# Work instructions
The answer must consist of each line below that holds the word "apply", copied as it stands.

# Source records

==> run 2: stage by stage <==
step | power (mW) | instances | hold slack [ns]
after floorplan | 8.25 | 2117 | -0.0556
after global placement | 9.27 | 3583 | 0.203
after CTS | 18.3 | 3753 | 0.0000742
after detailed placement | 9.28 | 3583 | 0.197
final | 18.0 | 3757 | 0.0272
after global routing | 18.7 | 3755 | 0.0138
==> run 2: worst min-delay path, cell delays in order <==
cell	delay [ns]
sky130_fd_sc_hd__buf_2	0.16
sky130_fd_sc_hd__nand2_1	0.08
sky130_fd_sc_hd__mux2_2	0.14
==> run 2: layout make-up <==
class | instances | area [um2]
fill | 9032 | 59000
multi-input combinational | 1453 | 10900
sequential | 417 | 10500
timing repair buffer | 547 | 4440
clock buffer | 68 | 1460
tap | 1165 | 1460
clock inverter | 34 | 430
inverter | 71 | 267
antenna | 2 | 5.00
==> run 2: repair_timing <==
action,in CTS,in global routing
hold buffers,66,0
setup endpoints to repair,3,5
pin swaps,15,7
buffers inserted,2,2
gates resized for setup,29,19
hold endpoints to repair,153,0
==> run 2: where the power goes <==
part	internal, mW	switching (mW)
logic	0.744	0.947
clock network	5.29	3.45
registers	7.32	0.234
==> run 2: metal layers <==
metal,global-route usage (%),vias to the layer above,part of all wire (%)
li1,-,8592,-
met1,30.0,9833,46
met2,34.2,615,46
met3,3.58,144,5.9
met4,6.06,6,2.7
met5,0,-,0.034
<file path="src/rtl/rlc_pkg.sv">
package rlc_pkg;
   typedef enum logic [1:0] {
      REP_NONE = 2'b00,
      REP_LIT  = 2'b01,
      REP_DATA = 2'b10,
      REP_INF  = 2'b11
   } rep_cmd_e;

   typedef enum logic [1:0] {
      LOOP_NONE = 2'b00,
      LOOP_DEC  = 2'b01,
      LOOP_LIT  = 2'b10,
      LOOP_DATA = 2'b11
   } loop_cmd_e;
endpackage

</file>
<file path="src/rtl/rlc_rep_counter.sv">
module rlc_rep_counter
   import rlc_pkg::*;
#(
   parameter int CNT_W  = 6,
   parameter int LIT_W  = 6,
   parameter int DATA_W = 37
) (
   input  logic              clk,
   input  logic              rst_n,
   input  rep_cmd_e          cmd,
   input  logic              step,
   input  logic [LIT_W-1:0]  lit,
   input  logic [DATA_W-1:0] data,
   output logic [CNT_W-1:0]  count,
   output logic              inf
);
   localparam logic [CNT_W-1:0] ALL_ONES = {CNT_W{1'b1}};

   logic [CNT_W-1:0] cnt_q, cnt_d;
   logic             inf_q, inf_d;

   always_comb begin
      cnt_d = cnt_q;
      inf_d = inf_q;
      unique case (cmd)
         REP_LIT: begin
            cnt_d = CNT_W'(lit);
            inf_d = 1'b0;
         end
         REP_DATA: begin
            cnt_d = data[CNT_W-1:0];
            inf_d = 1'b0;
         end
         REP_INF: begin
            cnt_d = ALL_ONES;
            inf_d = 1'b1;
         end
         default: begin
            if (step && !inf_q && (cnt_q != '0))
               cnt_d = cnt_q - 1'b1;
         end
      endcase
   end

   always_ff @(posedge clk) begin
      if (!rst_n) begin
         cnt_q <= '0;
         inf_q <= 1'b0;
      end else begin
         cnt_q <= cnt_d;
         inf_q <= inf_d;
      end
   end

   assign count = cnt_q;
   assign inf   = inf_q;
endmodule

</file>
<file path="src/rtl/rlc_loop_counter.sv">
module rlc_loop_counter
   import rlc_pkg::*;
#(
   parameter int CNT_W  = 6,
   parameter int LIT_W  = 6,
   parameter int DATA_W = 37
) (
   input  logic              clk,
   input  logic              rst_n,
   input  loop_cmd_e         cmd,
   input  logic              clear,
   input  logic [LIT_W-1:0]  lit,
   input  logic [DATA_W-1:0] data,
   output logic [CNT_W-1:0]  count,
   output logic              zero
);
   logic [CNT_W-1:0] cnt_q, cnt_d;

   always_comb begin
      cnt_d = cnt_q;
      if (clear) begin
         cnt_d = '0;
      end else begin
         unique case (cmd)
            LOOP_DEC:  if (cnt_q != '0) cnt_d = cnt_q - 1'b1;
            LOOP_LIT:  cnt_d = CNT_W'(lit);
            LOOP_DATA: cnt_d = data[CNT_W-1:0];
            default:   cnt_d = cnt_q;
         endcase
      end
   end

   always_ff @(posedge clk) begin
      if (!rst_n) cnt_q <= '0;
      else        cnt_q <= cnt_d;
   end

   assign count = cnt_q;
   assign zero  = (cnt_q == '0);
endmodule

</file>
<file path="src/rtl/rlc_readback.sv">
module rlc_readback #(
   parameter int CNT_W  = 6,
   parameter int DATA_W = 37
) (
   input  logic [DATA_W-1:0] base,
   input  logic [CNT_W-1:0]  cnt,
   output logic [DATA_W-1:0] word
);
   generate
      if (DATA_W == CNT_W) begin : g_full
         assign word = cnt;
      end else begin : g_merge
         assign word = {base[DATA_W-1:CNT_W], cnt};
      end
   endgenerate
endmodule

</file>
<file path="src/rtl/rl_counter_unit.sv">
module rl_counter_unit
   import rlc_pkg::*;
#(
   parameter int CNT_W  = 6,
   parameter int LIT_W  = 6,
   parameter int DATA_W = 37
) (
   input  logic              clk,
   input  logic              rst_n,
   input  logic [1:0]        rep_cmd,
   input  logic              rep_step,
   input  logic [1:0]        loop_cmd,
   input  logic              loop_clear,
   input  logic [LIT_W-1:0]  lit_in,
   input  logic [DATA_W-1:0] data_in,
   output logic [CNT_W-1:0]  rc_value,
   output logic              rc_inf,
   output logic              rep_continue,
   output logic [CNT_W-1:0]  lc_value,
   output logic              lc_zero,
   output logic [DATA_W-1:0] rd_rep_word,
   output logic [DATA_W-1:0] rd_loop_word
);
   generate
      if (CNT_W < 1)       begin : g_bad_cnt  $error("CNT_W must be at least 1");      end
      if (LIT_W > CNT_W)   begin : g_bad_lit  $error("LIT_W must not exceed CNT_W");   end
      if (DATA_W < CNT_W)  begin : g_bad_data $error("DATA_W must be at least CNT_W"); end
   endgenerate

   rlc_rep_counter #(.CNT_W(CNT_W), .LIT_W(LIT_W), .DATA_W(DATA_W)) u_rep (
      .clk   (clk),
      .rst_n (rst_n),
      .cmd   (rep_cmd_e'(rep_cmd)),
      .step  (rep_step),
      .lit   (lit_in),
      .data  (data_in),
      .count (rc_value),
      .inf   (rc_inf)
   );

   rlc_loop_counter #(.CNT_W(CNT_W), .LIT_W(LIT_W), .DATA_W(DATA_W)) u_loop (
      .clk   (clk),
      .rst_n (rst_n),
      .cmd   (loop_cmd_e'(loop_cmd)),
      .clear (loop_clear),
      .lit   (lit_in),
      .data  (data_in),
      .count (lc_value),
      .zero  (lc_zero)
   );

   assign rep_continue = rc_inf || (rc_value != '0);

   rlc_readback #(.CNT_W(CNT_W), .DATA_W(DATA_W)) u_rb_rep (
      .base (data_in),
      .cnt  (rc_value),
      .word (rd_rep_word)
   );

   rlc_readback #(.CNT_W(CNT_W), .DATA_W(DATA_W)) u_rb_loop (
      .base (data_in),
      .cnt  (lc_value),
      .word (rd_loop_word)
   );
endmodule

</file>
`src/rtl/can_bt_pkg.sv`:
```
package can_bt_pkg;
  typedef enum logic [1:0] {
    SEG_SYNC = 2'd0,
    SEG_PROP = 2'd1,
    SEG_PH1  = 2'd2,
    SEG_PH2  = 2'd3
  } seg_e;
endpackage

```
`src/rtl/can_bt_cfg_check.sv`:
```
module can_bt_cfg_check #(
  parameter int LEN_W    = 4,
  parameter int SJW_W    = 3,
  parameter int PROP_MIN = 1,
  parameter int PROP_MAX = 8,
  parameter int PH_MIN   = 2,
  parameter int PH_MAX   = 8,
  parameter int SJW_MIN  = 1,
  parameter int SJW_MAX  = 4,
  parameter int BIT_MIN  = 8,
  parameter int BIT_MAX  = 25
) (
  input  logic             clk,
  input  logic             rst,
  input  logic [LEN_W-1:0] prop,
  input  logic [LEN_W-1:0] ph1,
  input  logic [LEN_W-1:0] ph2,
  input  logic [SJW_W-1:0] sjw,
  output logic             bad,
  output logic             err_q
);
  localparam int TW = LEN_W + 2;
  localparam logic [LEN_W-1:0] P_LO = LEN_W'(PROP_MIN);
  localparam logic [LEN_W-1:0] P_HI = LEN_W'(PROP_MAX);
  localparam logic [LEN_W-1:0] H_LO = LEN_W'(PH_MIN);
  localparam logic [LEN_W-1:0] H_HI = LEN_W'(PH_MAX);
  localparam logic [SJW_W-1:0] J_LO = SJW_W'(SJW_MIN);
  localparam logic [SJW_W-1:0] J_HI = SJW_W'(SJW_MAX);
  localparam logic [TW-1:0]    T_LO = TW'(BIT_MIN);
  localparam logic [TW-1:0]    T_HI = TW'(BIT_MAX);

  logic [TW-1:0] total;
  logic          range_bad;
  logic          order_bad;
  logic          total_bad;

  always_comb begin
    total     = TW'(1) + TW'(prop) + TW'(ph1) + TW'(ph2);
    range_bad = (prop < P_LO) || (prop > P_HI) ||
                (ph1 < H_LO)  || (ph1 > H_HI)  ||
                (ph2 < H_LO)  || (ph2 > H_HI)  ||
                (sjw < J_LO)  || (sjw > J_HI);
    order_bad = (ph1 < ph2) || (ph2 < LEN_W'(sjw));
    total_bad = (total < T_LO) || (total > T_HI);
    bad       = range_bad || order_bad || total_bad;
  end

  always_ff @(posedge clk) begin
    if (rst) err_q <= 1'b0;
    else     err_q <= bad;
  end
endmodule

```
`src/rtl/can_bt_edge.sv`:
```
module can_bt_edge (
  input  logic clk,
  input  logic rst,
  input  logic tq_tick,
  input  logic rx_in,
  output logic fall
);
  logic prev_q;

  always_ff @(posedge clk) begin
    if (rst)          prev_q <= 1'b1;
    else if (tq_tick) prev_q <= rx_in;
  end

  assign fall = tq_tick && prev_q && !rx_in;
endmodule

```
`src/rtl/can_bt_seq.sv`:
```
module can_bt_seq
  import can_bt_pkg::*;
#(
  parameter int LEN_W = 4,
  parameter int SJW_W = 3
) (
  input  logic             clk,
  input  logic             rst,
  input  logic             tq_tick,
  input  logic             hold,
  input  logic [LEN_W-1:0] prop,
  input  logic [LEN_W-1:0] ph1,
  input  logic [LEN_W-1:0] ph2,
  input  logic [SJW_W-1:0] sjw,
  input  logic             rx_in,
  input  logic             fall,
  output logic             sample_stb,
  output logic             sample_bit,
  output logic             bit_start
);
  localparam int CW = LEN_W + 2;

  seg_e             seg_q;
  logic [LEN_W-1:0] cnt_q;
  logic [SJW_W-1:0] ext_q;
  logic [SJW_W-1:0] shr_q;
  logic             done_q;

  logic [CW-1:0]    cnt_inc;
  logic [CW-1:0]    late_err;
  logic [CW-1:0]    rem;
  logic [CW-1:0]    sjw_x;
  logic [CW-1:0]    ext_amt;
  logic [CW-1:0]    shr_amt;
  logic             apply;
  logic [SJW_W-1:0] ext_n;
  logic [SJW_W-1:0] shr_n;
  logic             prop_end;
  logic             ph1_end;
  logic             ph2_end;

  always_comb begin
    cnt_inc  = CW'(cnt_q) + CW'(1);
    sjw_x    = CW'(sjw);
    late_err = (seg_q == SEG_PH1) ? CW'(prop) + cnt_inc : cnt_inc;
    rem      = (cnt_inc >= CW'(ph2)) ? '0 : CW'(ph2) - cnt_inc;
    ext_amt  = (late_err < sjw_x) ? late_err : sjw_x;
    shr_amt  = (rem < sjw_x) ? rem : sjw_x;
    apply    = fall && !done_q && !hold &&
               ((seg_q == SEG_PROP) || (seg_q == SEG_PH1) ||
                ((seg_q == SEG_PH2) && (rem != '0)));
    ext_n    = (apply && (seg_q != SEG_PH2)) ? SJW_W'(ext_amt) : ext_q;
    shr_n    = (apply && (seg_q == SEG_PH2)) ? SJW_W'(shr_amt) : shr_q;
    prop_end = cnt_inc >= CW'(prop);
    ph1_end  = cnt_inc >= CW'(ph1) + CW'(ext_n);
    ph2_end  = cnt_inc + CW'(shr_n) >= CW'(ph2);
  end

  always_ff @(posedge clk) begin
    if (rst) begin
      seg_q      <= SEG_SYNC;
      cnt_q      <= '0;
      ext_q      <= '0;
      shr_q      <= '0;
      done_q     <= 1'b0;
      sample_stb <= 1'b0;
      sample_bit <= 1'b0;
      bit_start  <= 1'b0;
    end else begin
      sample_stb <= 1'b0;
      bit_start  <= 1'b0;
      if (tq_tick) begin
        if (hold) begin
          seg_q  <= SEG_SYNC;
          cnt_q  <= '0;
          ext_q  <= '0;
          shr_q  <= '0;
          done_q <= 1'b0;
        end else begin
          unique case (seg_q)
            SEG_SYNC: begin
              seg_q  <= SEG_PROP;
              cnt_q  <= '0;
              ext_q  <= '0;
              shr_q  <= '0;
              done_q <= 1'b0;
            end
            SEG_PROP: begin
              ext_q  <= ext_n;
              done_q <= done_q || apply;
              if (prop_end) begin
                seg_q <= SEG_PH1;
                cnt_q <= '0;
              end else begin
                cnt_q <= cnt_q + LEN_W'(1);
              end
            end
            SEG_PH1: begin
              ext_q  <= ext_n;
              done_q <= done_q || apply;
              if (ph1_end) begin
                seg_q      <= SEG_PH2;
                cnt_q      <= '0;
                sample_stb <= 1'b1;
                sample_bit <= rx_in;
              end else begin
                cnt_q <= cnt_q + LEN_W'(1);
              end
            end
            SEG_PH2: begin
              shr_q  <= shr_n;
              done_q <= done_q || apply;
              if (ph2_end) begin
                seg_q     <= SEG_SYNC;
                cnt_q     <= '0;
                bit_start <= 1'b1;
              end else begin
                cnt_q <= cnt_q + LEN_W'(1);
              end
            end
            default: seg_q <= SEG_SYNC;
          endcase
        end
      end
    end
  end


  samp_single_chk: assert property (@(posedge clk) disable iff (rst)
    sample_stb |=> !sample_stb);


  start_single_chk: assert property (@(posedge clk) disable iff (rst)
    bit_start |=> !bit_start);


  strobe_excl_chk: assert property (@(posedge clk) disable iff (rst)
    sample_stb |-> !bit_start);


  strobe_on_tick_chk: assert property (@(posedge clk) disable iff (rst)
    (sample_stb || bit_start) |-> $past(tq_tick));


  hold_still_chk: assert property (@(posedge clk) disable iff (rst)
    !tq_tick |=> ($stable(seg_q) && $stable(cnt_q)));


  park_sync_chk: assert property (@(posedge clk) disable iff (rst)
    (hold && tq_tick) |=> (seg_q == SEG_SYNC));
endmodule

```
`src/rtl/can_bit_sequencer.sv`:
```
module can_bit_sequencer #(
  parameter int LEN_W    = 4,
  parameter int SJW_W    = 3,
  parameter int PROP_MIN = 1,
  parameter int PROP_MAX = 8,
  parameter int PH_MIN   = 2,
  parameter int PH_MAX   = 8,
  parameter int SJW_MIN  = 1,
  parameter int SJW_MAX  = 4,
  parameter int BIT_MIN  = 8,
  parameter int BIT_MAX  = 25
) (
  input  logic             clk,
  input  logic             rst,
  input  logic             tq_tick,
  input  logic [LEN_W-1:0] cfg_prop,
  input  logic [LEN_W-1:0] cfg_ph1,
  input  logic [LEN_W-1:0] cfg_ph2,
  input  logic [SJW_W-1:0] cfg_sjw,
  input  logic             rx_in,
  output logic             sample_stb,
  output logic             sample_bit,
  output logic             bit_start,
  output logic             cfg_err
);
  logic bad;
  logic fall;

  can_bt_cfg_check #(
    .LEN_W(LEN_W), .SJW_W(SJW_W),
    .PROP_MIN(PROP_MIN), .PROP_MAX(PROP_MAX),
    .PH_MIN(PH_MIN), .PH_MAX(PH_MAX),
    .SJW_MIN(SJW_MIN), .SJW_MAX(SJW_MAX),
    .BIT_MIN(BIT_MIN), .BIT_MAX(BIT_MAX)
  ) u_cfg (
    .clk  (clk),
    .rst  (rst),
    .prop (cfg_prop),
    .ph1  (cfg_ph1),
    .ph2  (cfg_ph2),
    .sjw  (cfg_sjw),
    .bad  (bad),
    .err_q(cfg_err)
  );

  can_bt_edge u_edge (
    .clk    (clk),
    .rst    (rst),
    .tq_tick(tq_tick),
    .rx_in  (rx_in),
    .fall   (fall)
  );

  can_bt_seq #(
    .LEN_W(LEN_W), .SJW_W(SJW_W)
  ) u_seq (
    .clk       (clk),
    .rst       (rst),
    .tq_tick   (tq_tick),
    .hold      (bad),
    .prop      (cfg_prop),
    .ph1       (cfg_ph1),
    .ph2       (cfg_ph2),
    .sjw       (cfg_sjw),
    .rx_in     (rx_in),
    .fall      (fall),
    .sample_stb(sample_stb),
    .sample_bit(sample_bit),
    .bit_start (bit_start)
  );


  err_quiet_chk: assert property (@(posedge clk) disable iff (rst)
    cfg_err |-> (!sample_stb && !bit_start));


  err_settles_chk: assert property (@(posedge clk) disable iff (rst)
    ($stable(cfg_prop) && $stable(cfg_ph1) && $stable(cfg_ph2) &&
     $stable(cfg_sjw) && !$past(rst)) |=> $stable(cfg_err));
endmodule

```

# Task solution
  logic             apply;
    apply    = fall && !done_q && !hold &&
    ext_n    = (apply && (seg_q != SEG_PH2)) ? SJW_W'(ext_amt) : ext_q;
    shr_n    = (apply && (seg_q == SEG_PH2)) ? SJW_W'(shr_amt) : shr_q;
              done_q <= done_q || apply;
              done_q <= done_q || apply;
              done_q <= done_q || apply;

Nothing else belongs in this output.